ORLANDO, Florida, June 17 (Reuters) - As debate rages

around 'de-dollarization' and the world's appetite for

dollar-denominated assets, one major cohort of overseas

investors appears to be quietly backing away from U.S.

securities: central banks.

That's the conclusion to be drawn from the New York Fed's

latest 'custody' data, which shows a steady decline in the value

of Treasuries and other U.S. securities held on behalf of

foreign central banks.

There are many ways to gauge foreign demand for U.S. assets,

and they often send conflicting signals. Moreover, the broadest

and most accurate measures, like U.S. Treasury International

Capital (TIC) or the International Monetary Fund's 'Cofer' FX

reserves data, come with a long lag of two months or more.

The New York Fed custody holdings figures are weekly, which

is as 'real time' as it gets in the world of central bank flows.

These figures last week showed that the value of U.S.

Treasuries held at the New York Fed on behalf of foreign central

banks fell to $2.88 trillion. That's the lowest since January,

and the $17.1 billion decline was also the biggest fall since

January.

Including mortgage-backed bonds, agency debt and other

securities, the total value of foreign central banks' U.S.
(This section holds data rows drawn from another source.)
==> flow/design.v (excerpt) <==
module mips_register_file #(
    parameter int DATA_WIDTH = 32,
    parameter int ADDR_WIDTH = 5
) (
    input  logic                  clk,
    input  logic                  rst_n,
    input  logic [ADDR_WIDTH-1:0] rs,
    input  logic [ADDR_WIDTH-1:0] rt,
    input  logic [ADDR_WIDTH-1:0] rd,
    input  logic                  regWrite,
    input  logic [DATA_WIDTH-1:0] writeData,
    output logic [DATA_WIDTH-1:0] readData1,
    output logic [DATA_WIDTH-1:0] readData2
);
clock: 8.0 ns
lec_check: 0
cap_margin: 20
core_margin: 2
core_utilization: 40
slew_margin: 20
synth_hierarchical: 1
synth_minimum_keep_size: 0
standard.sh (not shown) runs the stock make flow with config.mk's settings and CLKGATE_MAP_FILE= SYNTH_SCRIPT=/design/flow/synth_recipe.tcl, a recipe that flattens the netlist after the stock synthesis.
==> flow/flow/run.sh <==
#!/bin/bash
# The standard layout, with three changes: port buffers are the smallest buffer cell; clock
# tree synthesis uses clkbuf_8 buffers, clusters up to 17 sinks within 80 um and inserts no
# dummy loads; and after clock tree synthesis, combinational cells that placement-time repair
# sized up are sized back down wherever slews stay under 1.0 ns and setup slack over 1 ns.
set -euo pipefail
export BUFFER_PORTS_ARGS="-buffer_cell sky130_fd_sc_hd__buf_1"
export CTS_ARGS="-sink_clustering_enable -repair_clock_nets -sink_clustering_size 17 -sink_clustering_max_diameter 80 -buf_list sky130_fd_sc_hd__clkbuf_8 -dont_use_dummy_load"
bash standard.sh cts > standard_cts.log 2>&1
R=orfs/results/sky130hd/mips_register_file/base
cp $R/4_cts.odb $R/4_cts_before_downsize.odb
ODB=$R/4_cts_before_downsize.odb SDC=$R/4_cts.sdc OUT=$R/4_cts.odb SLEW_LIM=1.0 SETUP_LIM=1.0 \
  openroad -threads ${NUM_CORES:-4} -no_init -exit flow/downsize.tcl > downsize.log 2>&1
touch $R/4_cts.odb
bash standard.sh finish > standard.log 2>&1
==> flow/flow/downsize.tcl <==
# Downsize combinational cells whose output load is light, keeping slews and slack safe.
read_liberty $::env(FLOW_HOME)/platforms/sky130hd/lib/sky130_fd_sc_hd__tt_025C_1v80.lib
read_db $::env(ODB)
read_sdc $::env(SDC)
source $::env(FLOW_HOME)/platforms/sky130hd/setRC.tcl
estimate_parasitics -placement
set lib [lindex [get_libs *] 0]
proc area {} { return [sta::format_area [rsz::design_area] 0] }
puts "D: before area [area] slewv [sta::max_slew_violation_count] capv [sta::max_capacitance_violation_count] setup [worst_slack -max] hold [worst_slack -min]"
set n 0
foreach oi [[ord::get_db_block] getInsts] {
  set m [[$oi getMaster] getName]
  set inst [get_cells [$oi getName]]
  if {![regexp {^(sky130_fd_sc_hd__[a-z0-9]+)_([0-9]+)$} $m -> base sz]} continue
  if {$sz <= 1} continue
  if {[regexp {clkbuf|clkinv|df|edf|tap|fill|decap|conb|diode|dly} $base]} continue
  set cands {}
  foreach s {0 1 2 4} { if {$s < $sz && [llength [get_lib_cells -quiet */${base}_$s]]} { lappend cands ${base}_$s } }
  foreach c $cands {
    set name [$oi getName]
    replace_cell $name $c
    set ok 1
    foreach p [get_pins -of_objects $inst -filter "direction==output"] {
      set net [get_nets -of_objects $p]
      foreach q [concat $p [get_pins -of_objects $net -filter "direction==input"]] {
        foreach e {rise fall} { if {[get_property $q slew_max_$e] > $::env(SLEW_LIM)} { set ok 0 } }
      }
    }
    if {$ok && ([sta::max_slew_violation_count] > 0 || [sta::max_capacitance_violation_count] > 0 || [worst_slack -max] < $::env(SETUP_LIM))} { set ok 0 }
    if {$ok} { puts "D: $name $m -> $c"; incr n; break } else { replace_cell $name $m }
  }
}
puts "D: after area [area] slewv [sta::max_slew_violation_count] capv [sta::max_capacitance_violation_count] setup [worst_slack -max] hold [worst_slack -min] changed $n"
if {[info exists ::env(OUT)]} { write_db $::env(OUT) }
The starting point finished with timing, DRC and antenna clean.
This design comes from an exercise in tuning for small area, a short achievable clock period and few clock cycles on the open sky130 flow, not from production work.
In this exercise RTL edits were held to simulation tests only and were not proved equivalent to the original.
No activity file was given, so power comes from the tool's default toggle rates.

// dcache
module dcache (
    input  logic               CLK,
    input  logic               n_rst,
    input  logic               halt,
    input  logic               dmemREN,
    input  logic               dmemWEN,
    input  dcache_pkg::word_t  dmemaddr,
    input  dcache_pkg::word_t  dmemstore,
    input  logic               dwait,
    input  dcache_pkg::word_t  dload,
    output logic               dhit,
    output dcache_pkg::word_t  dmemload,
    output logic               flushed,
    output logic               dREN,
    output logic               dWEN,
    output dcache_pkg::word_t  daddr,
    output dcache_pkg::word_t  dstore
);
    localparam int TW = 26;
    logic [15:0]          valid, dirty;
    logic [15:0][TW-1:0]  tags;
    logic [15:0][31:0]    dw0, dw1;
    logic [7:0]           lru;
    logic p_idle, p_hit, p_retry, p_wait, p_fscan, p_done;
    logic b_wb0, b_wb1, b_f0, b_f1;
    logic                 dren_r, dwen_r;
    logic [31:0]          dmemload_r, dstore_r, wb1_r;
    logic [29:0]          daddr_r;
    logic                 h0_r, h1_r, acc_r;
    logic [2:0]           lk_idx;
    logic                 lk_blk, lk_wr, lk_vic;
    logic                 way_r, upd_r;
    logic [TW-1:0]        pm_tag;
    logic [2:0]           pm_idx;
    logic                 pm_way, pm_blk, pm_wr;
    logic                 pm_flush;
    assign dhit     = p_hit;
    assign dmemload = dmemload_r;
    assign flushed  = p_done;
    assign dREN     = dren_r;
    assign dWEN     = dwen_r;
    assign daddr    = {daddr_r, 2'b00};
    assign dstore   = dstore_r;
    logic [TW-1:0] in_tag;
    logic [2:0]    in_idx;
    logic          in_blk;
    logic          req;
    assign in_tag = dmemaddr[31:6];
  ...
For scale: about 4,000 cells after synthesis, about 200 I/O pins.
Settings: LEC_CHECK=0, CAP_MARGIN=20, CELL_PAD_IN_SITES_DETAIL_PLACEMENT=0, CELL_PAD_IN_SITES_GLOBAL_PLACEMENT=1, CORE_MARGIN=2, CORE_UTILIZATION=55, PLACE_DENSITY=0.68, SLEW_MARGIN=20, TNS_END_PERCENT=5; clock period 10.0 ns.
standard.sh (not shown) runs the stock make flow with config.mk's settings and CLKGATE_MAP_FILE= SYNTH_SCRIPT=/design/flow/synth_recipe.tcl, a recipe that flattens the netlist after the stock synthesis.
==> flow/flow/run.sh <==
#!/bin/bash
# The standard layout (standard.sh: the standard flow's own ORFS run, synthesis included,
# unchanged), with extra ORFS variables, one per line, from flow/make_args.txt:
# a setup slack margin that makes timing repair aim below the design's
# period, sizing free of cell footprints, the port buffer cell, and clock
# tree options. The make output goes to standard_flow.log; ORFS keeps each
# step's own log under orfs/logs.
set -euo pipefail
mapfile -t ARGS < <(grep -v '^\s*$' flow/make_args.txt)
bash standard.sh "${ARGS[@]}" finish > standard_flow.log 2>&1
==> flow/flow/make_args.txt <==
SETUP_SLACK_MARGIN=6.6
MATCH_CELL_FOOTPRINT=0
BUFFER_PORTS_ARGS=-buffer_cell sky130_fd_sc_hd__buf_4
CTS_ARGS=-sink_clustering_enable -repair_clock_nets -dont_use_dummy_load -sink_clustering_size 25 -sink_clustering_max_diameter 60
Testbench counts at the start, summed over its fixed seeds: cycles 16,860.
Next try:
- CORE_UTILIZATION: 55 -> 62
- PLACE_DENSITY: 0.68 -> 0.74
Outcome: Power came out lower by 3.4%; utilization went up by 6.6 points; clock-buffer cell count goes down by 16; worst setup slack gets worse by 0.14 ns; combinational power fell by about 7%; design area fell by 2.4%.
Next try:
- CORE_UTILIZATION: 62 -> 50
- PLACE_DENSITY: 0.74 -> 0.64
- TNS_END_PERCENT: 5 -> 0
After rerunning: Routed wire length climbs by about 3%. Die area climbs by 24%. Final area climbs by about 1%. Worst setup slack gains 0.11 ns. Critical path depth drops by 3. Clock-buffer cell count climbs by 22. Power climbs by about 4%. First-iteration DRC count drops by 24%. Hold slack loses 0.0077 ns. Fmax climbs by about 3%.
custody holdings at the New York Fed last week dropped to $3.22

trillion, the lowest since 2017.

That figure has fallen by around $90 billion since March,

just before President Trump's 'Liberation Day' tariff debacle on

April 2, with more than half of the decline coming from

Treasuries.

If these moves are representative of broader trends, then FX

reserve managers are reducing their exposure to U.S. bonds, as a

share of their overall holdings and in nominal terms too.

MURKY PICTURE

It's not easy to get a firm handle on the exact composition

of central banks' dollar-denominated assets, which are worth

trillions and are spread across multiple sectors, jurisdictions

and continents. This is why different cuts of central bank data

can tell different stories.

For example, the latest TIC data show that foreign holdings

of U.S. Treasuries rose to a record $9.05 trillion in March,

with official sector holdings increasing as well. The official

sector held nearly $4 trillion of bills and bonds, around 45% of

all foreign exposure.

But these figures are nearly three months out of date, and

foreign demand for Treasuries in recent months - in the

secondary market and, more recently, at auction - has been

driven by private sector institutions, not the official sector.
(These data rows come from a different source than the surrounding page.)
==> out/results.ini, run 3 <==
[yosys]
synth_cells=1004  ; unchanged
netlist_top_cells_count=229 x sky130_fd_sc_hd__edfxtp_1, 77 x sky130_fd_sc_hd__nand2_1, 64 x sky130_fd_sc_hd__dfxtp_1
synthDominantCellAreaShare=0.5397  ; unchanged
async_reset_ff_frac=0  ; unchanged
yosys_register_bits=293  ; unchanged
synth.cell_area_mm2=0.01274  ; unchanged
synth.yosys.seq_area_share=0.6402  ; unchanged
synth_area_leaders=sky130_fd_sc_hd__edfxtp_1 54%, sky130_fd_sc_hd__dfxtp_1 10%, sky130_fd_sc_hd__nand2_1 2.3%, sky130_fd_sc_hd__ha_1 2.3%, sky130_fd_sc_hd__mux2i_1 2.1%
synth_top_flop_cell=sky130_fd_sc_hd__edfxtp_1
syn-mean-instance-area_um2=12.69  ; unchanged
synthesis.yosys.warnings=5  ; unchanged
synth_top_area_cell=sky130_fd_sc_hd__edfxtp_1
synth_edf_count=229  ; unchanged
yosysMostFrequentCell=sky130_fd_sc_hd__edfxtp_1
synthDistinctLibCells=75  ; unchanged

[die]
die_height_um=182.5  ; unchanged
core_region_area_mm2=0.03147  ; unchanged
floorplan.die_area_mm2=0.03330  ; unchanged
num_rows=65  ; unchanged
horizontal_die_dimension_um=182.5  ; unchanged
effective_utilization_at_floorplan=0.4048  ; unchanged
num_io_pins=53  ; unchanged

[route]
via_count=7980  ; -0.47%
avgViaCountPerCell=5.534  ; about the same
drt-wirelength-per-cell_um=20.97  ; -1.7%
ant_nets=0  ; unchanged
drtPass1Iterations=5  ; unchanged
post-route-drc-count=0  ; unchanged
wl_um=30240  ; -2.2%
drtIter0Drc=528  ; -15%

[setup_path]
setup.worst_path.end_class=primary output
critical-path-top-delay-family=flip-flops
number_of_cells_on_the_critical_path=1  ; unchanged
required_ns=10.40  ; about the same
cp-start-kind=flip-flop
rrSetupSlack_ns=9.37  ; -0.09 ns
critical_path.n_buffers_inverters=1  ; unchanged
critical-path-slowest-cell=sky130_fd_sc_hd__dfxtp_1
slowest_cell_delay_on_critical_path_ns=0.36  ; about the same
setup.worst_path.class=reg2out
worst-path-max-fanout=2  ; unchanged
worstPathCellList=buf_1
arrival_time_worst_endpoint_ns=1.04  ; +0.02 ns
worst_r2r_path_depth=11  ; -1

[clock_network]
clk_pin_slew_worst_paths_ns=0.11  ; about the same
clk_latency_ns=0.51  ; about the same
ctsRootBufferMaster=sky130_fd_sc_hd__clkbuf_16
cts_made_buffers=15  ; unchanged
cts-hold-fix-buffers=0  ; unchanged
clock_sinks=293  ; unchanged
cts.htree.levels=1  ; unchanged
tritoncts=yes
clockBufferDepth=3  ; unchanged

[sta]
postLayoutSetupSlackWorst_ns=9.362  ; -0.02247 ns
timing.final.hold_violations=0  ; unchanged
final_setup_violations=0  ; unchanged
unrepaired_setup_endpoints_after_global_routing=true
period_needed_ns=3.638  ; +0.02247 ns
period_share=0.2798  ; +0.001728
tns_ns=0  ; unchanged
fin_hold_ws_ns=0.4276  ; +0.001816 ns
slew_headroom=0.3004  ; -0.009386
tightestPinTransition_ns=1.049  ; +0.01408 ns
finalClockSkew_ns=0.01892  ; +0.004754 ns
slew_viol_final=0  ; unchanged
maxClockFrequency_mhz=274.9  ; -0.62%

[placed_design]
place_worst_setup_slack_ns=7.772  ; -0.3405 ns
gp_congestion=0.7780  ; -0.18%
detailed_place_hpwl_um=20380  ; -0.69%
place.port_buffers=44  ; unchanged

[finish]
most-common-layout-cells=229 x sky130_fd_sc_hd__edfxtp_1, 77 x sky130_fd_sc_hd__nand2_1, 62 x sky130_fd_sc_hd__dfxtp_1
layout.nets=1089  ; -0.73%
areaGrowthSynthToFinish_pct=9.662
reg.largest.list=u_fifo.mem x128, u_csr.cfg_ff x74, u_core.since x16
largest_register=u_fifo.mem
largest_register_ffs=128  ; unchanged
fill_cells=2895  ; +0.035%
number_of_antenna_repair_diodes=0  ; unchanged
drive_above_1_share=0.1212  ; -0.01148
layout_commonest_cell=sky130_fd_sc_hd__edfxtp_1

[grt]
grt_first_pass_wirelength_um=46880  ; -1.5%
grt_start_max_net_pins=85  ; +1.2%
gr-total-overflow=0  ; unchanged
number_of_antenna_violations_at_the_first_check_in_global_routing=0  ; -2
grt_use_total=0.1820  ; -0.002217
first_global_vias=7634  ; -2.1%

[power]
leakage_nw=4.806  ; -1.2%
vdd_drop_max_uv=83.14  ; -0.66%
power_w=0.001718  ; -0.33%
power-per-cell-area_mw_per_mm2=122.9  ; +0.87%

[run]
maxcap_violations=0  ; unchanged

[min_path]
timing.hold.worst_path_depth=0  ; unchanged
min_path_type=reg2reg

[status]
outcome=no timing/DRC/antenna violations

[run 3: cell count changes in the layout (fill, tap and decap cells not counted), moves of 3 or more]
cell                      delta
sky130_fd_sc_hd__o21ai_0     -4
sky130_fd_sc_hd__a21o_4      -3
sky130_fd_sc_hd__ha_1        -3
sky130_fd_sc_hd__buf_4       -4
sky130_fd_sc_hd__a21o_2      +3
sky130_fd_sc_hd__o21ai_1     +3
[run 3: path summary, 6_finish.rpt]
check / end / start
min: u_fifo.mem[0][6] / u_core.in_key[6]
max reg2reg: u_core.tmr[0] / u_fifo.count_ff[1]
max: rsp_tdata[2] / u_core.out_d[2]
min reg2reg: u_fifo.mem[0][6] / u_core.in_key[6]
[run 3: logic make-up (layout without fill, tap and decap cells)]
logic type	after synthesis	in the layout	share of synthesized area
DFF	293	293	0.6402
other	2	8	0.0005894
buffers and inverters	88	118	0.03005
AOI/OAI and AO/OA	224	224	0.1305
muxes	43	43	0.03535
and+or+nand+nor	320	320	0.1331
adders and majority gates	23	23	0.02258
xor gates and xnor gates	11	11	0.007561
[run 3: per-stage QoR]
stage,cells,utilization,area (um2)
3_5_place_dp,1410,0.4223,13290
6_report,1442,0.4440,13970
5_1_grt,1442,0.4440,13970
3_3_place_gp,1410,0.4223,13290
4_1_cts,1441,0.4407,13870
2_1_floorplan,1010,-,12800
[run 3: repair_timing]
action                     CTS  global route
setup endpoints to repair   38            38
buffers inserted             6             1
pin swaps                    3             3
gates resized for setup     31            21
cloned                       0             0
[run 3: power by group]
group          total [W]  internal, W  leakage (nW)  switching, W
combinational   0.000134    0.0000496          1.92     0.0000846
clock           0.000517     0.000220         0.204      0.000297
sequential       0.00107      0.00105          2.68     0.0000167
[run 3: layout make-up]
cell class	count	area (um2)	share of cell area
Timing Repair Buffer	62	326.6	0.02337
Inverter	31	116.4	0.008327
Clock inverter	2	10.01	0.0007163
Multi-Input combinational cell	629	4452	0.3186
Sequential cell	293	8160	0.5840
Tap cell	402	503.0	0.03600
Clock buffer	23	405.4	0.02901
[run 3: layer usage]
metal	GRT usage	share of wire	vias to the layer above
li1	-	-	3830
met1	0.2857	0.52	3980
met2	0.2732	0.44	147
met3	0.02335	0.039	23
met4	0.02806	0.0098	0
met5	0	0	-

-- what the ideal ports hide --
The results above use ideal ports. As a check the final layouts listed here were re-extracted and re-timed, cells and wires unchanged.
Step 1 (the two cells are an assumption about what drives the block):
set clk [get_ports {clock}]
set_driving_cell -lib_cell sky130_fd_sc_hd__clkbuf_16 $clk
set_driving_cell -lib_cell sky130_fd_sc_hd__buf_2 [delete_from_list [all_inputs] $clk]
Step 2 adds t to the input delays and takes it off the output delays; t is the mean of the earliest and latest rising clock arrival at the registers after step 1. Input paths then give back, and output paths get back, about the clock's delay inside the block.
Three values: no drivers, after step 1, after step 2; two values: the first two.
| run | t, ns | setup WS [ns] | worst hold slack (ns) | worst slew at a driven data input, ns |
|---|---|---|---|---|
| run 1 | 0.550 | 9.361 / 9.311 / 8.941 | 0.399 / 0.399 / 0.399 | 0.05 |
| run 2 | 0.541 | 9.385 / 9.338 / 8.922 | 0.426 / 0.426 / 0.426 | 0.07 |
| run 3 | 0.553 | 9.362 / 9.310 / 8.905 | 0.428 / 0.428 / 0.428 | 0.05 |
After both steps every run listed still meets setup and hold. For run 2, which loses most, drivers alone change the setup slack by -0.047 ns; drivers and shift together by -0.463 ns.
There are large pools of 'hidden' FX reserves too

potentially worth trillions of dollars, held in offshore

accounts, overseen by quasi-official entities like sovereign

wealth funds or, in the case of China, state banks.

Meghan Swiber, director of U.S. rates strategy at Bank of

America, says the fall in custody holdings is a warning sign,

especially as it has been accompanied by a modest decline in

foreigners' usage of the Fed's overnight reverse repo (RRP)

facility.

When Treasuries mature, foreign central banks will often

park the cash at the RRP. But they haven't been doing that

lately, Swiber says, meaning both their Treasury holdings and

overnight cash balances at the Fed are falling.
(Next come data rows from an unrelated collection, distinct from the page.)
Background: an optimization exercise with open tools, aiming at small area, a short achievable clock period and few clock cycles per item. Do not read the settings as production practice.
Function was checked by simulation only, so behaviour that the tests miss may differ from the original.

## v33
Design fpa_alu, start of the top module:
module fpa_alu (
	input  logic        clk,
	input  logic        arst_n,
	input  logic        req_valid,
	output logic        req_stall,
	input  logic [3:0]  req_cmd,
	input  logic [31:0] req_a,
	input  logic [31:0] req_b,
	output logic        rsp_valid,
	input  logic        rsp_stall,
	output logic [31:0] rsp_value,
	output logic        rsp_dz
);
Settings: LEC_CHECK=0, ABC_CLOCK_PERIOD_IN_PS=3000, CAP_MARGIN=20, CORE_MARGIN=2, CORE_UTILIZATION=50, SETUP_SLACK_MARGIN=5, SLEW_MARGIN=20, TNS_END_PERCENT=0; clock period 10.0 ns.
standard.sh (not shown) runs the stock make flow with config.mk's settings and CLKGATE_MAP_FILE= SYNTH_SCRIPT=/design/flow/synth_recipe.tcl, a recipe that flattens the netlist after the stock synthesis.
==> flow/flow/run.sh <==
#!/bin/bash
set -euo pipefail
MARGIN=6.0
sed "s/SETUP_SLACK_MARGIN=[0-9.]*/SETUP_SLACK_MARGIN=$MARGIN/" standard.sh > standard_margin.sh
bash standard_margin.sh > standard.log 2>&1
v33: all stages complete, timing, DRC and antenna checks passed
Testbench counts of v33, summed over its fixed seeds: cycles 18,544, items 7,200.
Modified inputs, v47 compared to v33
- changing CORE_UTILIZATION from 50 to 30
Findings:
- Going from v33 to v47, fraction of area in multi-input gates shrinks by 0.73 points.
- v47 against v33: total via count after detailed routing has remained practically unchanged, synthesized netlist cell count has remained practically unchanged, core utilization has decreased, setup slack has decreased.
Input changes introduced in v59 (baseline for comparison: v47):
- CORE_UTILIZATION now 40, was 30
- TNS_END_PERCENT no longer set, was 0
diff --git a/flow/flow/run.sh b/flow/flow/run.sh
--- a/flow/flow/run.sh
+++ b/flow/flow/run.sh
@@ -3 +3 @@
-MARGIN=6.0
+MARGIN=6.3
--- outcome ---
v59 went all the way through synthesis, placement and routing and the layout is clean on timing, DRC and antenna. v59 gives less worst reg2reg path depth than v47 did. v59 has starting density of the core above what v47 had. Clock period minus final worst setup slack | v59 below v47. v47 → v59: net count of the finished layout now sits higher, post-detailed-placement cell area fell about 1.3%, routed wire length shows an increase of 7.2%, final area now larger. Re critical path depth: v59 and v47 aren't equal, and the higher value belongs to v47. Diff v59..v47 | H-tree depth | unchanged. Going from v47 to v59, the sequential share of cell area was found to have gone down by 1.4 points.
Input changes introduced in v34 (baseline for comparison: v59):
- TNS_END_PERCENT now 0, previously not set
## What came out
Of v34 and v59, the run reporting the higher buffer and inverter count on the worst path was v59. Compared with v59, in v34 setup slack down 0.073 ns; post-layout instance area down about 5%; die footprint flat. Cmp v34 and v59 / routed wire length / higher: v59.

* * *

Another version of the RTL of fpa_alu (not shown whole).
Size: about 420 flip-flops, about 42,000 µm² of cells after synthesis.
clock: 10.0 ns
lec_check: 0
abc_clock_period_in_ps: 3000
cap_margin: 20
core_margin: 2
core_utilization: 40
setup_slack_margin: 5
slew_margin: 20
run.sh (not shown) runs the stock make flow with config.mk's settings and CLKGATE_MAP_FILE= SYNTH_SCRIPT=/design/flow/synth_recipe.tcl, a recipe that flattens the netlist after the stock synthesis.
Stock flow here: none of the scripts above is used.
The first run completed without violations.
Testbench counts at the start, summed over its fixed seeds: cycles 21,425, items 7,200.
Change:
==> flow/flow/run.sh (new file) <==
#!/bin/bash
set -euo pipefail
MARGIN=6.3
sed "s/SETUP_SLACK_MARGIN=[0-9.]*/SETUP_SLACK_MARGIN=$MARGIN/" standard.sh > standard_margin.sh
bash standard_margin.sh > standard.log 2>&1
==> flow/standard.sh (new file) <==
#!/bin/bash
# synth_recipe.tcl (not shown) runs the flow's synth.tcl, then flattens the netlist and writes it again
# the make line also repeats each setting of config.mk as NAME=value (left out here)
make -C /OpenROAD-flow-scripts/flow DESIGN_CONFIG=/design/flow/config.mk WORK_HOME=/design/flow/orfs CLKGATE_MAP_FILE= SYNTH_SCRIPT=/design/flow/synth_recipe.tcl "${@:-finish}"
removed: flow/run.sh
Effect: Clock-buffer cell count went up by 1; die area stays the same; final area went up by 8.9%; fmax went up by 20%; register-to-register slack gains 0.82 ns; routed wire length went up by 6.9%.

==> what the ideal ports hide <==
No port has a modelled driver above. Below, the same layouts with a new extraction and two added sets of constraints.
Step 1 assumes that a clkbuf_16 drives the clock port and a buf_2 every other input.
Step 2 adds t to the input delays and takes it off the output delays; t is the mean of the earliest and latest rising clock arrival at the registers after step 1. Input paths then give back, and output paths get back, about the clock's delay inside the block.
a / b / c = ideal / step 1 / step 2; a / b = the first two.
run | shift t [ns] | setup slack, ns | hold slack, ns | worst setup path at the end | worst register clock-pin slew, ns
v33 | 0.720 | 5.808 / 5.808 / 5.577 | 0.422 / 0.422 / 0.422 | input to register | 0.07 / 0.07
v47 | 0.715 | 5.792 / 5.792 / 5.688 | 0.422 / 0.422 / 0.422 | input to register | 0.07 / 0.07
v59 | 0.750 | 6.015 / 6.015 / 5.766 | 0.424 / 0.424 / 0.424 | input to register | 0.07 / 0.07
v34 | 0.740 | 5.943 / 5.943 / 5.722 | 0.424 / 0.424 / 0.424 | input to register | 0.07 / 0.07
the first run of note 2 | 0.698 | 5.167 / 5.167 / 5.167 | 0.416 / 0.416 / 0.416 | register to register | 0.07 / 0.07
the second run of note 2 | 0.712 | 5.986 / 5.986 / 5.746 | 0.420 / 0.420 / 0.420 | input to register | 0.07 / 0.07
After both steps every run listed still meets setup and hold. The setup slack of v59, which loses most, moves by 0.000 ns with the drivers and by -0.249 ns with both steps.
"We worry about foreign demand going forward," Swiber wrote

on Monday, also pointing out that it's "unusual" for reserve

managers to reduce their U.S. Treasury holdings when the dollar

is weakening. "This flow likely reflects official sector

diversification away from dollar holdings."

The $28.5 trillion Treasury market is deep and liquid, and

central banks remain significant participants in it. They are

cautious and careful by nature, meaning any changes to their

holdings will be gradual.

But the weekly custody data suggest some central banks may

already be getting that ball rolling.

(The opinions expressed here are those of the author,

a columnist for Reuters)

Enjoying this column? Check out Reuters Open Interest (ROI),

your essential new source for global financial commentary. ROI

delivers thought-provoking, data-driven analysis. Markets are

moving faster than ever. ROI can help you keep up. Follow ROI on

LinkedIn and X.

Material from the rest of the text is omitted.